File: src/rtl/core_seq_ctl.sv
`default_nettype none
// ============================================================================
// Module   : core_seq_ctl
// Brief    : Multi-cycle FETCH/EXEC/MEM/WB instruction sequencer for hxd32.
//            Gates decoder write enables, handshakes with instruction and
//            data RAM, and provides run/halt control, a retired-instruction
//            counter and a data-RAM timeout error.
// Revision : 1.0 - initial release
// ============================================================================
module core_seq_ctl #(
    parameter int CNT_W       = 32,
    parameter int MEM_TIMEOUT = 16
) (
    input  logic             clk_i,
    input  logic             rst_n_i,
    input  logic             run_i,
    input  logic             halt_req_i,
    input  logic             iram_rd_valid_i,
    input  logic             inst_load_i,
    input  logic             inst_store_i,
    input  logic             inst_illegal_i,
    input  logic             dec_rd_wr_en_i,
    input  logic             dram_ready_i,
    output logic             iram_rd_en_o,
    output logic             inst_latch_en_o,
    output logic             pc_wr_en_o,
    output logic             rd_wr_en_o,
    output logic             dram_rd_en_o,
    output logic             dram_wr_en_o,
    output logic             busy_o,
    output logic             halted_o,
    output logic [1:0]       err_o,
    output logic [2:0]       state_o,
    output logic [CNT_W-1:0] instret_o
);

    typedef enum logic [2:0] {
        IDLE  = 3'd0,
        FETCH = 3'd1,
        EXEC  = 3'd2,
        MEM   = 3'd3,
        WB    = 3'd4,
        HALT  = 3'd5
    } state_t;

    localparam logic [1:0] ERR_NONE    = 2'd0;
    localparam logic [1:0] ERR_ILLEGAL = 2'd1;
    localparam logic [1:0] ERR_TIMEOUT = 2'd2;

    state_t           state;
    state_t           state_nxt;
    logic             halt_pend;
    logic [1:0]       err;
    logic [CNT_W-1:0] instret;
    logic             inst_bad;
    logic             mem_entry;
    logic             halt_entry;
    logic             to_hit;
    logic             set_err_ill;
    logic             set_err_to;
    logic             clr_err;

    // A load that is also a store is treated exactly like an unsupported opcode.
    assign inst_bad   = inst_illegal_i | (inst_load_i & inst_store_i);
    assign mem_entry  = (state_nxt == MEM)  && (state != MEM);
    assign halt_entry = (state_nxt == HALT) && (state != HALT);

    // State register.
    always_ff @(posedge clk_i or negedge rst_n_i) begin
        if (!rst_n_i) begin
            state <= IDLE;
        end else begin
            state <= state_nxt;
        end
    end

    // Next-state decode and Mealy output enables; outputs derive from the
    // current state so an async reset drops every enable immediately.
    always_comb begin
        state_nxt       = state;
        iram_rd_en_o    = 1'b0;
        inst_latch_en_o = 1'b0;
        pc_wr_en_o      = 1'b0;
        rd_wr_en_o      = 1'b0;
        dram_rd_en_o    = 1'b0;
        dram_wr_en_o    = 1'b0;
        busy_o          = 1'b0;
        halted_o        = 1'b0;
        set_err_ill     = 1'b0;
        set_err_to      = 1'b0;
        clr_err         = 1'b0;
        case (state)
            IDLE: begin
                if (run_i) begin
                    state_nxt = FETCH;
                end
            end
            FETCH: begin
                busy_o       = 1'b1;
                iram_rd_en_o = 1'b1;
                // An arriving instruction is always taken before a pending halt.
                if (iram_rd_valid_i) begin
                    inst_latch_en_o = 1'b1;
                    state_nxt       = EXEC;
                end else if (halt_pend) begin
                    state_nxt = HALT;
                end
            end
            EXEC: begin
                busy_o = 1'b1;
                if (inst_bad) begin
                    set_err_ill = 1'b1;
                    state_nxt   = HALT;
                end else if (inst_load_i || inst_store_i) begin
                    state_nxt = MEM;
                end else begin
                    state_nxt = WB;
                end
            end
            MEM: begin
                busy_o       = 1'b1;
                dram_rd_en_o = inst_load_i;
                dram_wr_en_o = inst_store_i & ~inst_load_i;
                if (dram_ready_i) begin
                    state_nxt = WB;
                end else if (to_hit) begin
                    set_err_to = 1'b1;
                    state_nxt  = HALT;
                end
            end
            WB: begin
                busy_o     = 1'b1;
                pc_wr_en_o = 1'b1;
                rd_wr_en_o = dec_rd_wr_en_i & ~inst_store_i;
                if (halt_pend || halt_req_i) begin
                    state_nxt = HALT;
                end else begin
                    state_nxt = FETCH;
                end
            end
            HALT: begin
                halted_o = 1'b1;
                if (run_i && !halt_req_i) begin
                    clr_err   = 1'b1;
                    state_nxt = FETCH;
                end
            end
            default: begin
                state_nxt = IDLE;
            end
        endcase
    end

    // Halt request is remembered until the sequencer actually reaches HALT.
    always_ff @(posedge clk_i or negedge rst_n_i) begin
        if (!rst_n_i) begin
            halt_pend <= 1'b0;
        end else if (halt_entry) begin
            halt_pend <= 1'b0;
        end else if (halt_req_i) begin
            halt_pend <= 1'b1;
        end
    end

    // Sticky error code, cleared only when resuming from HALT.
    always_ff @(posedge clk_i or negedge rst_n_i) begin
        if (!rst_n_i) begin
            err <= ERR_NONE;
        end else if (set_err_ill) begin
            err <= ERR_ILLEGAL;
        end else if (set_err_to) begin
            err <= ERR_TIMEOUT;
        end else if (clr_err) begin
            err <= ERR_NONE;
        end
    end

    // Retired-instruction counter; one retirement per WB cycle, wraps freely.
    always_ff @(posedge clk_i or negedge rst_n_i) begin
        if (!rst_n_i) begin
            instret <= '0;
        end else if (state == WB) begin
            instret <= instret + CNT_W'(1);
        end
    end

    generate
        if (MEM_TIMEOUT > 0) begin : g_timeout
            localparam int              TO_W    = (MEM_TIMEOUT > 1) ? $clog2(MEM_TIMEOUT) : 1;
            localparam logic [TO_W-1:0] TO_LAST = TO_W'(MEM_TIMEOUT - 1);

            logic [TO_W-1:0] to_cnt;

            // MEM wait counter: restarts on MEM entry, counts unanswered cycles.
            always_ff @(posedge clk_i or negedge rst_n_i) begin
                if (!rst_n_i) begin
                    to_cnt <= '0;
                end else if (mem_entry) begin
                    to_cnt <= '0;
                end else if ((state == MEM) && !dram_ready_i && (to_cnt != TO_LAST)) begin
                    to_cnt <= to_cnt + TO_W'(1);
                end
            end

            assign to_hit = (state == MEM) && !dram_ready_i && (to_cnt == TO_LAST);
        end else begin : g_no_timeout
            assign to_hit = 1'b0;
        end
    endgenerate

    assign err_o     = err;
    assign state_o   = state;
    assign instret_o = instret;

endmodule
`default_nettype wire

File: config.mk
export PLATFORM = sky130hd
export DESIGN_NAME = core_seq_ctl
export DESIGN_NICKNAME = d
export VERILOG_FILES = /design/src/rtl/core_seq_ctl.sv
export SDC_FILE = /design/constraint.sdc
export NUM_CORES = 1
export LEC_CHECK = 0
export ABC_AREA = 1
export ABC_CLOCK_PERIOD_IN_PS = 2000
export CAP_MARGIN = 5
export CORE_MARGIN = 3
export CORE_UTILIZATION = 51
export CTS_CLUSTER_DIAMETER = 50
export DETAILED_ROUTE_END_ITERATION = 8
export HOLD_SLACK_MARGIN = 0.12
export PLACE_DENSITY = 0.8
export REMOVE_ABC_BUFFERS = 1
export SYNTH_ARGS = -nofsm -noshare
export SYNTH_HDL_FRONTEND = slang
export SYNTH_SLANG_ARGS = --single-unit
File: constraint.sdc
create_clock -name clk_i -period 2 [get_ports clk_i]
set_input_delay 0.4 -clock clk_i [delete_from_list [all_inputs] [get_ports clk_i]]
set_output_delay 0.4 -clock clk_i [all_outputs]
set_load 0.02 [all_outputs]
==> flow_metrics.py <==
metrics = {
    "outcome": {
        "status": "finished clean",
    },
    "die": {
        "die_x_um": 76.95,
        "floorplan.rows": 25,
        "initial_utilization_pct": 53.65,
        "design.portCount": 55,
        "die_h_um": 76.95,
        "core_area_mm2": 0.004786,
        "dieArea_mm2": 0.005921,
    },
    "timing": {
        "tns_ns": 0,
        "setup_viol": 0,
        "finalHoldViolations": 0,
        "skew_ns": 0.004430,
        "rsz0062_at_grt": "no",
        "slew_headroom_pct": 70.72,
        "worst_pin_slew_ns": 0.4375,
        "drv_slew": 0,
        "max_freq_ghz": 0.5293,
        "min_period_ns": 1.889,
        "fin_crit_sh_pct": 94.47,
    },
    "setup_path": {
        "worstPathArrival_ns": 1.49,
        "critical_path_depth": 4,
        "crit_path_end_kind": "output pin",
        "cpPeakStageDelay_ns": 0.40,
        "cp_slowest_cell": "dfrtp_1",
        "worstPathRequired_ns": 1.60,
        "startpoint_type": "flip-flop",
        "path_class": "flip-flop to output pin",
        "path_cells": "inv_1 > nor3_1 > buf_4 > dlygate4sd2_1",
        "crit_family": "buffers and inverters",
        "crit_buf_inv": 3,
        "critical_path.startpoint": "state_o[0]",
        "r2r_cells": 9,
        "critPathMaxFanout": 4,
        "timing.rr.start": "state_o[2]",
    },
    "pwr": {
        "total_power_uw": 2882,
        "pwr-share-comb_pct": 41.5,
        "power.switching_uw": 1131,
        "switching_share_pct": 39.24,
        "leakagePower_uw": 0.001588,
        "internal-power_uw": 1751,
        "seqPwrFrac_pct": 38.9,
        "ir_drop_uv": 797.6,
        "p_clk_share_pct": 19.6,
        "power_density_mw_per_mm2": 862.6,
    },
    "cells_and_area": {
        "n_antenna_cell": 0,
        "area_delta_synth_final_pct": 30.12,
        "final_common_cell": "nand2_1",
        "drive_gt1_share_pct": 8.296,
        "final_cells": 513,
        "layout_common_cells": "145 x nand2_1, 61 x nor2_1, 45 x inv_1, 45 x clkdlybuf4s50_1, 42 x dfrtp_1",
        "fin_nets": 457,
    },
    "clock_tree": {
        "cts_tree": "built",
        "post_cts_buffers": 0,
        "clock_sinks": 42,
        "cts_root_buf": "clkbuf_8",
        "cts_max_level": 2,
        "insertion_delay_ns": 0.29,
        "clk_pin_slew_ns": 0.07,
        "clockBufferDepth": 2,
        "numCtsBuffers": 5,
    },
    "global_route": {
        "overflow": 0,
        "grt_usage_pct": 22.73,
        "grt_first_pass_wirelength_um": 10980,
        "grt_pass1_vias": 2549,
        "grt_max_degree": 43,
        "antenna_found_initial": 0,
    },
    "drt": {
        "drtAntennaViolNets": 0,
        "wl_per_cell_um": 12.15,
        "drt_iter0_drc": 146,
        "first_pass_iters": 4,
        "drt_wl_total_um": 6233,
        "routed_via_density": 4.986,
        "drc": 0,
        "num_vias": 2558,
    },
    "synthesis": {
        "yosysSeqAreaShare_pct": 40.94,
        "postSynthCellCount": 375,
        "synth-seq-cells": 42,
        "yosys.area.top_type": "dfrtp_1",
        "ys.warnings.count": 0,
        "syn_area_per_cell_um2": 6.847,
        "synth_edf_count": 0,
        "synth.area.top_cells": "dfrtp_1 41%, nand2_1 21%, nor2_1 8.9%, inv_1 6.6%, nand3_1 4.1%",
        "synth-async-reset-ratio_pct": 100.0,
        "synth_cell_types": 24,
        "synth.top_cell.area_share_pct": 40.94,
        "syn-cell-area_mm2": 0.002567,
        "synthFlopType": "dfrtp_1",
    },
    "hold_path": {
        "min_from": "instret_o[9]",
        "hp-class": "flip-flop to flip-flop",
        "hold_path_depth": 1,
    },
    "placed_design": {
        "numPortBuffers": 54,
        "dp_hpwl_um": 4946,
        "placed_cells": 504,
        "gp_congestion": 0.8880,
    },
    "flow_run": {
        "maxCapViolCount": 0,
    },
}
worst reg2reg max path, cell delays in order (launching register included):
cell	delay [ns]
dfrtp_1	0.42
buf_4	0.16
nand2_1	0.08
nor2_4	0.09
buf_4	0.20
nand2_1	0.11
nor3_2	0.28
nand2_1	0.12
nand2_1	0.10
nand2_1	0.05
power groups by stage:
stage | sequential, uW | combinational (uW) | clock [uW]
5_1_grt | 1140 | 1330 | 618
6_report | 1120 | 1200 | 564
3_3_place_gp | 1130 | 1240 | 0
2_1_floorplan | 1240 | 565 | 0
3_5_place_dp | 1140 | 1260 | 0
4_1_cts | 1120 | 1220 | 577
per-layer routing:
layer / global-route usage [%] / up-vias / part of all wire, %
met1: 25.15 / 1183 / 42
met5: 0 / - / 0
met3: 5.986 / 18 / 6.3
met4: 9.964 / 0 / 2.8
li1: - / 1289 / -
met2: 40.68 / 68 / 49
synthesized netlist by cell type, types with 3 or more instances:
master	count
nor3_1	3
nand3_1	21
xor2_1	10
dfrtp_1	42
xnor2_1	9
nand4_1	11
inv_1	45
o21ai_0	5
nor2_1	61
nand2_1	145
nor2_4	5
state kept, by name, summed over array words and instances (netlist names):
signal and cells:
instret_o 32, g_timeout.to_cnt 4, state_o 3, err_o 2, halt_pend 1
layout make-up:
type                            count  area [um^2]
Multi-Input combinational cell    284         1330
Tap cell                           67        83.83
Inverter                           47        176.4
Clock inverter                      1        5.005
Clock buffer                        7        86.33
Timing Repair Buffer               65        608.1
Fill cell                         439         1445
Sequential cell                    42         1051
kinds of logic (layout without fill, tap and decap cells):
| group | count (synthesis) | in the layout | synth area share (%) |
|---|---|---|---|
| and+or+nand+nor | 256 | 256 | 42.84 |
| buffers and inverters | 49 | 120 | 7.261 |
| DFF | 42 | 42 | 40.94 |
| xor gates and xnor gates | 19 | 19 | 6.481 |
| AOI/OAI and AO/OA | 7 | 7 | 1.510 |
| adders and majority gates | 2 | 2 | 0.9745 |
worst paths after layout:
check / to / slack (ns)
max in group asynchronous: state_o[2] / 1.18
hold / removal: instret_o[9] / 0.52
hold reg to reg: instret_o[9] / 0.52
min in group asynchronous: instret_o[7] / 0.62
setup / recovery: iram_rd_en_o / 0.11
setup reg to reg: instret_o[20] / 0.30
metrics by stage:
stage	util, %	area [um^2]	setup WS (ns)	hold slack, ns
global route	69.80	3341	0.02804	0.5421
detailed placement	68.21	3264	-0.1581	0.3920
CTS	70.12	3356	0.03167	0.5220
finish	69.80	3341	0.1106	0.5216
floorplan	-	2557	-0.1278	0.1044
global placement	68.21	3264	-0.1300	0.3898
repair_timing:
| item | CTS | global route |
|---|---|---|
| endpoints found under the setup margin | 8 | 4 |
| endpoints found under the hold margin | 42 | 0 |
| hold buffers | 1 | 0 |
| resized for setup | 8 | 9 |
| pin swaps | 0 | 0 |
Note: power is estimated with default switching activity, not from simulation.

━━━━━━━━━━

When the line with "inst_latch_en_o = 1'b1;" is reached in the data above, begin copying, and stop after the line with "set_err_ill = 1'b1;"; copy each line exactly, both ends included.

                    inst_latch_en_o = 1'b1;
                    state_nxt       = EXEC;
                end else if (halt_pend) begin
                    state_nxt = HALT;
                end
            end
            EXEC: begin
                busy_o = 1'b1;
                if (inst_bad) begin
                    set_err_ill = 1'b1;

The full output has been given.